Orthomolekulare Therapie in der
Naturheilpraxis Nasarenko

Was versteht man unter Orthomolekularer Therapie?

Die orthomolekulare Therapie ist ein medizinisches Konzept, das darauf abzielt, die Gesundheit durch eine optimale Versorgung mit körpereigenen Mikronährstoffen zu unterstützen. Der Begriff „orthomolekular“ wurde vom zweifachen Nobelpreisträger Linus Pauling geprägt und beschreibt die Idee, „die richtigen Moleküle in der richtigen Konzentration“ im Körper bereitzustellen.

 

Im Mittelpunkt stehen dabei Vitamine, Mineralstoffe, Spurenelemente, Fettsäuren und Aminosäuren. Diese sogenannten Mikronährstoffe sind an nahezu allen Stoffwechselprozessen beteiligt – unter anderem an der Energieproduktion, der Funktion des Immunsystems, hormonellen Abläufen sowie an Reparatur- und Regenerationsprozessen. 

 

Die orthomolekulare Therapie setzt genau hier an: Sie prüft, ob ein individueller Mehrbedarf oder ein tatsächlicher Mangel vorliegt, und gleicht diesen gezielt aus. Wichtig ist dabei eine differenzierte Betrachtung: Ziel ist nicht die pauschale Einnahme von Nahrungsergänzungsmitteln, sondern eine individuell abgestimmte Versorgung auf Basis einer fundierten Diagnostik – und genau das bietet Fabian Nasarenko.

Wie läuft eine Orthomolekulare Therapie in der Naturheilpraxis Nasarenko ab?

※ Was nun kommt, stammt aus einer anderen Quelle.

`src/gbCpuConsts.svh`:
```
`ifndef GB_CPU_CONSTS_SVH
`define GB_CPU_CONSTS_SVH

// Datapath widths
`define DATA_W 8
`define ADDR_W 16

// Micro-program counter and number of ROM entries in use
`define UPC_W 7
`define UCODE_DEPTH 22

//////////////////////////////////////////////////////////////
// Flow start indices
//////////////////////////////////////////////////////////////

`define FLOW_NOP      7'd0
`define FLOW_LD_R_N   7'd1
`define FLOW_LD_HL_NN 7'd4
`define FLOW_LD_HLM_R 7'd8
// Four entries: ADD, ADC, SUB, SBC
`define FLOW_ALU_R    7'd9
// Two entries: INC, DEC
`define FLOW_INC_DEC  7'd13
`define FLOW_JR       7'd15
`define FLOW_JR_NZ    7'd18

`endif

```
`src/gbCpuPkg.sv`:
```
package gbCpuPkg;

	// Kept opcodes, groups are listed by their base value
	typedef enum logic [7:0]
	{
		opNop    = 8'h00,
		opIncB   = 8'h04,
		opLdBN   = 8'h06,
		opJrN    = 8'h18,
		opJrNzN  = 8'h20,
		opLdHlNn = 8'h21,
		opLdHlmB = 8'h70,
		opAddAB  = 8'h80
	} opcodeT;

	// What the sequencer does after a micro-op
	typedef enum logic [2:0]
	{
		nextOp      = 3'd0,
		nextInc     = 3'd1,
		nextEof     = 3'd2,
		nextIncEof  = 3'd3,
		nextIncEofZ = 3'd4
	} uopNextT;

	typedef enum logic [3:0]
	{
		uNop  = 4'd0,
		uSrm  = 4'd1,
		uSmw  = 4'd2,
		uAdd  = 4'd3,
		uAdc  = 4'd4,
		uSub  = 4'd5,
		uSbc  = 4'd6,
		uInc  = 4'd7,
		uDec  = 4'd8,
		uJrel = 4'd9
	} uopOpT;

	// Register codes follow the opcode field, 6 is (HL) and not a register
	typedef enum logic [3:0]
	{
		opndB    = 4'd0,
		opndC    = 4'd1,
		opndD    = 4'd2,
		opndE    = 4'd3,
		opndH    = 4'd4,
		opndL    = 4'd5,
		opndA    = 4'd7,
		opndSel  = 4'd8,
		opndNone = 4'd9
	} operandT;

	typedef enum logic [1:0]
	{
		seqFetch  = 2'd0,
		seqDecode = 2'd1,
		seqRun    = 2'd2
	} seqStateT;

	typedef struct packed
	{
		uopNextT step;
		uopOpT   op;
		operandT operand;
	} uopT;

endpackage

```
`src/regIf.sv`:
```
`timescale 1ns/1ns
`include "gbCpuConsts.svh"

interface regIf;
	import gbCpuPkg::*;

	operandT rdSelA;
	operandT rdSelB;
	logic [`DATA_W-1:0] rdDataA;
	logic [`DATA_W-1:0] rdDataB;
	logic wrEn;
	operandT wrSel;
	logic [`DATA_W-1:0] wrData;
	// H in the upper byte
	logic [`ADDR_W-1:0] hl;

	modport exec
	(
		output rdSelA, rdSelB, wrEn, wrSel, wrData,
		input  rdDataA, rdDataB, hl
	);

	modport regs
	(
		input  rdSelA, rdSelB, wrEn, wrSel, wrData,
		output rdDataA, rdDataB, hl
	);

endinterface

```
`src/uopIf.sv`:
```
`timescale 1ns/1ns
`include "gbCpuConsts.svh"

interface uopIf;
	import gbCpuPkg::*;

	uopT uop;
	logic uopValid;
	// Register field taken from the latched opcode
	logic [2:0] regSel;
	logic [`ADDR_W-1:0] pc;
	logic zeroFlag;

	modport seq
	(
		output uop, uopValid, regSel, pc,
		input  zeroFlag
	);

	modport exec
	(
		input  uop, uopValid, regSel, pc,
		output zeroFlag
	);

endinterface
```
`src/execUnit.sv`:
```
`timescale 1ns/1ns
`include "gbCpuConsts.svh"

module execUnit
(
	input  logic clk,
	input  logic arstN,
	input  logic [`DATA_W-1:0] memRdData,
	output logic [`ADDR_W-1:0] memAddr,
	output logic [`DATA_W-1:0] memWrData,
	output logic memWe,
	uopIf.exec uopBus,
	regIf.exec regBus
);
	import gbCpuPkg::*;

	uopOpT op;
	operandT opnd;
	logic [`DATA_W:0] aluRes;
	logic [`DATA_W:0] carryIn;
	logic carryFlag;
	logic updZero;
	logic updCarry;

	// Outside seqRun the ROM output is ignored
	assign op = uopBus.uopValid ? uopBus.uop.op : uNop;
	assign opnd = (uopBus.uop.operand == opndSel) ?
		operandT'({1'b0, uopBus.regSel}) : uopBus.uop.operand;
	assign carryIn = {{`DATA_W{1'b0}}, carryFlag};

	// Port A is the accumulator except for INC and DEC
	assign regBus.rdSelA = (op == uInc || op == uDec) ? opnd : opndA;
	assign regBus.rdSelB = opnd;

	//////////////////////////////////////////////////////////////
	// ALU and register write
	//////////////////////////////////////////////////////////////

	always_comb
	begin
		aluRes = '0;
		regBus.wrEn = 1'b0;
		regBus.wrSel = opnd;
		updZero = 1'b0;
		updCarry = 1'b0;
		case (op)
			uSrm:
			begin
				aluRes = {1'b0, memRdData};
				regBus.wrEn = 1'b1;
			end
			uAdd, uAdc, uSub, uSbc:
			begin
				case (op)
					uAdd:    aluRes = {1'b0, regBus.rdDataA} + {1'b0, regBus.rdDataB};
					uAdc:    aluRes = {1'b0, regBus.rdDataA} + {1'b0, regBus.rdDataB} + carryIn;
					uSub:    aluRes = {1'b0, regBus.rdDataA} - {1'b0, regBus.rdDataB};
					default: aluRes = {1'b0, regBus.rdDataA} - {1'b0, regBus.rdDataB} - carryIn;
				endcase
				regBus.wrEn = 1'b1;
				regBus.wrSel = opndA;
				updZero = 1'b1;
				updCarry = 1'b1;
			end
			uInc, uDec:
			begin
				// Carry is left alone here
				if (op == uInc)
					aluRes = {1'b0, regBus.rdDataA} + 1'b1;
				else
					aluRes = {1'b0, regBus.rdDataA} - 1'b1;
				regBus.wrEn = 1'b1;
				updZero = 1'b1;
			end
			default: aluRes = '0;
		endcase
	end

	assign regBus.wrData = aluRes[`DATA_W-1:0];

	// Bit 8 of the result holds carry or borrow
	always_ff @(posedge clk or negedge arstN)
	begin
		if (!arstN)
		begin
			uopBus.zeroFlag <= 1'b0;
			carryFlag <= 1'b0;
		end
		else
		begin
			if (updZero)
				uopBus.zeroFlag <= (aluRes[`DATA_W-1:0] == '0);
			if (updCarry)
				carryFlag <= aluRes[`DATA_W];
		end
	end

	// Memory port
	assign memWe = (op == uSmw);
	assign memAddr = memWe ? regBus.hl : uopBus.pc;
	assign memWrData = regBus.rdDataB;

	// A store lasts a single cycle
	storePulse: assert property (@(posedge clk) disable iff (!arstN)
		memWe |=> !memWe);

endmodule

```
`src/gbCpuCore.sv`:
```
`timescale 1ns/1ns
`include "gbCpuConsts.svh"

module gbCpuCore
(
	input  logic clk,
	input  logic arstN,
	input  logic [`DATA_W-1:0] memRdData,
	output logic [`ADDR_W-1:0] memAddr,
	output logic [`DATA_W-1:0] memWrData,
	output logic memWe,
	output logic instrDone
);

	uopIf uopBus ();
	regIf regBus ();

	// Decode side
	ucodeSequencer sequencer
	(
		.clk(clk),
		.arstN(arstN),
		.memRdData(memRdData),
		.instrDone(instrDone),
		.uopBus(uopBus.seq)
	);

	// Execute side
	execUnit execute
	(
		.clk(clk),
		.arstN(arstN),
		.memRdData(memRdData),
		.memAddr(memAddr),
		.memWrData(memWrData),
		.memWe(memWe),
		.uopBus(uopBus.exec),
		.regBus(regBus.exec)
	);

	regFile regs
	(
		.clk(clk),
		.arstN(arstN),
		.regBus(regBus.regs)
	);

endmodule

```
`src/opcodeDecoder.sv`:
```
`timescale 1ns/1ns
`include "gbCpuConsts.svh"

module opcodeDecoder
(
	input  gbCpuPkg::opcodeT opcode,
	output logic [`UPC_W-1:0] flowIdx
);
	import gbCpuPkg::*;

	logic [7:0] opBits;

	assign opBits = opcode;

	always_comb
	begin
		case (opcode)
			opNop:    flowIdx = `FLOW_NOP;
			opLdHlNn: flowIdx = `FLOW_LD_HL_NN;
			opJrN:    flowIdx = `FLOW_JR;
			opJrNzN:  flowIdx = `FLOW_JR_NZ;
			default:
			begin
				flowIdx = `FLOW_NOP;
				// Groups match on the base value, (HL) forms fall to NOP
				if ((opBits & 8'hC7) == opLdBN && opBits[5:3] != 3'd6)
					flowIdx = `FLOW_LD_R_N;
				// INC and DEC differ only in bit 0
				else if ((opBits & 8'hC6) == opIncB && opBits[5:3] != 3'd6)
					flowIdx = `FLOW_INC_DEC + {{(`UPC_W-1){1'b0}}, opBits[0]};
				// HALT sits in this row at 0x76
				else if ((opBits & 8'hF8) == opLdHlmB && opBits[2:0] != 3'd6)
					flowIdx = `FLOW_LD_HLM_R;
				// ADD, ADC, SUB, SBC rows picked by bits 4:3
				else if ((opBits & 8'hE0) == opAddAB && opBits[2:0] != 3'd6)
					flowIdx = `FLOW_ALU_R + {{(`UPC_W-2){1'b0}}, opBits[4:3]};
			end
		endcase
	end

endmodule

```
`src/regFile.sv`:
```
`timescale 1ns/1ns
`include "gbCpuConsts.svh"

module regFile
(
	input  logic clk,
	input  logic arstN,
	regIf.regs regBus
);
	import gbCpuPkg::*;

	// Indexed by the opcode register code, slot 6 stays zero
	logic [`DATA_W-1:0] regs [0:7];

	assign regBus.rdDataA = regs[regBus.rdSelA[2:0]];
	assign regBus.rdDataB = regs[regBus.rdSelB[2:0]];
	assign regBus.hl = {regs[3'(opndH)], regs[3'(opndL)]};

	always_ff @(posedge clk or negedge arstN)
	begin
		if (!arstN)
		begin
			for (int i = 0; i < 8; i++)
				regs[i] <= '0;
		end
		else if (regBus.wrEn)
		begin
			regs[regBus.wrSel[2:0]] <= regBus.wrData;
		end
	end

	// Operand resolution upstream must always land on a real register
	wrSelValid: assert property (@(posedge clk) disable iff (!arstN)
		regBus.wrEn |-> regBus.wrSel inside {opndB, opndC, opndD, opndE,
			opndH, opndL, opndA});

endmodule

```
`src/ucodeRom.sv`:
```
`timescale 1ns/1ns
`include "gbCpuConsts.svh"

module ucodeRom
(
	input  logic [`UPC_W-1:0] addr,
	output gbCpuPkg::uopT uop
);
	import gbCpuPkg::*;

	always_comb
	begin
		case (addr)
			//////////////////////////////////////////////////////////////
			// Loads and stores
			//////////////////////////////////////////////////////////////

			// NOP, also taken by every unknown opcode
			`FLOW_NOP:
				uop = '{nextIncEof, uNop, opndNone};

			// LD r,n
			`FLOW_LD_R_N:
				uop = '{nextInc, uNop, opndNone};
			`FLOW_LD_R_N + 7'd1:
				uop = '{nextOp, uNop, opndNone};
			`FLOW_LD_R_N + 7'd2:
				uop = '{nextIncEof, uSrm, opndSel};

			// LD HL,nn with the low byte first
			`FLOW_LD_HL_NN:
				uop = '{nextInc, uNop, opndNone};
			`FLOW_LD_HL_NN + 7'd1:
				uop = '{nextInc, uNop, opndNone};
			`FLOW_LD_HL_NN + 7'd2:
				uop = '{nextOp, uSrm, opndL};
			`FLOW_LD_HL_NN + 7'd3:
				uop = '{nextIncEof, uSrm, opndH};

			// LD (HL),r
			`FLOW_LD_HLM_R:
				uop = '{nextIncEof, uSmw, opndSel};

			//////////////////////////////////////////////////////////////
			// Arithmetic
			//////////////////////////////////////////////////////////////

			`FLOW_ALU_R:
				uop = '{nextIncEof, uAdd, opndSel};
			`FLOW_ALU_R + 7'd1:
				uop = '{nextIncEof, uAdc, opndSel};
			`FLOW_ALU_R + 7'd2:
				uop = '{nextIncEof, uSub, opndSel};
			`FLOW_ALU_R + 7'd3:
				uop = '{nextIncEof, uSbc, opndSel};

			`FLOW_INC_DEC:
				uop = '{nextIncEof, uInc, opndSel};
			`FLOW_INC_DEC + 7'd1:
				uop = '{nextIncEof, uDec, opndSel};

			//////////////////////////////////////////////////////////////
			// Relative jumps
			//////////////////////////////////////////////////////////////

			// JR n, offset taken from pc past the operand
			`FLOW_JR:
				uop = '{nextInc, uNop, opndNone};
			`FLOW_JR + 7'd1:
				uop = '{nextOp, uNop, opndNone};
			`FLOW_JR + 7'd2:
				uop = '{nextIncEof, uJrel, opndNone};

			// JR NZ,n falls through when Z is set
			`FLOW_JR_NZ:
				uop = '{nextInc, uNop, opndNone};
			`FLOW_JR_NZ + 7'd1:
				uop = '{nextOp, uNop, opndNone};
			`FLOW_JR_NZ + 7'd2:
				uop = '{nextIncEofZ, uNop, opndNone};
			// Offset byte is read a second time here
			`FLOW_JR_NZ + 7'd3:
				uop = '{nextEof, uJrel, opndNone};

			default:
				uop = '{nextOp, uNop, opndNone};
		endcase
	end

endmodule

```
`src/ucodeSequencer.sv`:
```
`timescale 1ns/1ns
`include "gbCpuConsts.svh"

module ucodeSequencer
(
	input  logic clk,
	input  logic arstN,
	input  logic [`DATA_W-1:0] memRdData,
	output logic instrDone,
	uopIf.seq uopBus
);
	import gbCpuPkg::*;

	seqStateT state;
	logic [`ADDR_W-1:0] pc;
	logic [`ADDR_W-1:0] pcNext;
	logic [`ADDR_W-1:0] relOffset;
	logic [`UPC_W-1:0] upc;
	logic [`UPC_W-1:0] flowIdx;
	logic [`DATA_W-1:0] opcodeQ;
	opcodeT opcodeIn;
	logic stepInc;
	logic stepEnd;

	assign opcodeIn = opcodeT'(memRdData);

	opcodeDecoder decoder (.opcode(opcodeIn), .flowIdx(flowIdx));
	ucodeRom rom (.addr(upc), .uop(uopBus.uop));

	always_comb
	begin
		stepInc = 1'b0;
		stepEnd = 1'b0;
		case (uopBus.uop.step)
			nextInc:     stepInc = 1'b1;
			nextEof:     stepEnd = 1'b1;
			nextIncEof:
			begin
				stepInc = 1'b1;
				stepEnd = 1'b1;
			end
			nextIncEofZ:
			begin
				stepInc = 1'b1;
				stepEnd = uopBus.zeroFlag;
			end
			default:     stepInc = 1'b0;
		endcase
	end

	// Offset byte arrives on the read port during uJrel
	assign relOffset = (uopBus.uop.op == uJrel) ?
		{{(`ADDR_W-`DATA_W){memRdData[`DATA_W-1]}}, memRdData} : '0;
	assign pcNext = pc + {{(`ADDR_W-1){1'b0}}, stepInc} + relOffset;

	always_ff @(posedge clk or negedge arstN)
	begin
		if (!arstN)
		begin
			state <= seqFetch;
			pc <= '0;
			upc <= '0;
			opcodeQ <= '0;
		end
		else
		begin
			case (state)
				seqFetch:  state <= seqDecode;
				seqDecode:
				begin
					opcodeQ <= memRdData;
					upc <= flowIdx;
					state <= seqRun;
				end
				default:
				begin
					pc <= pcNext;
					if (stepEnd)
						state <= seqFetch;
					else
						upc <= upc + 1'b1;
				end
			endcase
		end
	end

	assign uopBus.uopValid = (state == seqRun);
	assign uopBus.pc = pc;
	// Bits 5:3 hold the register in the 0x00-0x3F block, bits 2:0 elsewhere
	assign uopBus.regSel = (opcodeQ[7:6] == 2'b00) ? opcodeQ[5:3] : opcodeQ[2:0];
	assign instrDone = uopBus.uopValid && stepEnd;

	// Every flow ends before running off the populated part of the ROM
	upcInRange: assert property (@(posedge clk) disable iff (!arstN)
		state == seqRun |-> upc < `UCODE_DEPTH);

endmodule

```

Der Ablauf einer orthomolekularen Therapie bei Fabian Nasarenko in Bamberg beginnt – wie bei jeder fundierten naturheilkundlichen Behandlung – mit einer ausführlichen Anamnese. Dabei werden Beschwerden, Vorerkrankungen, Ernährungsgewohnheiten, Lebensstil sowie mögliche Belastungsfaktoren genau erfasst. Ziel der orthomolekularen Therapie ist es, die physiologischen Grundlagen zu verbessern und dem Körper optimale Bedingungen für Regulation und Regeneration zu schaffen.

Werden bei der Untersuchung Mängel festgestellt, erfolgt die Behandlung gezielt und individuell angepasst. Je nach Befund kann dies über hochwertige orale Präparate (Substitution) oder – bei ausgeprägteren Defiziten – über Infusionen erfolgen. Parallel dazu spielt die Ernährung eine zentrale Rolle. Sie bildet stets die Grundlage der Therapie, da eine langfristige Stabilisierung nur über eine angepasste und nährstoffreiche Ernährungsweise möglich ist.

Der Ablauf ähnelt damit in vielen Punkten einer strukturierten Labordiagnostik: Erst analysieren, dann gezielt und individuell handeln.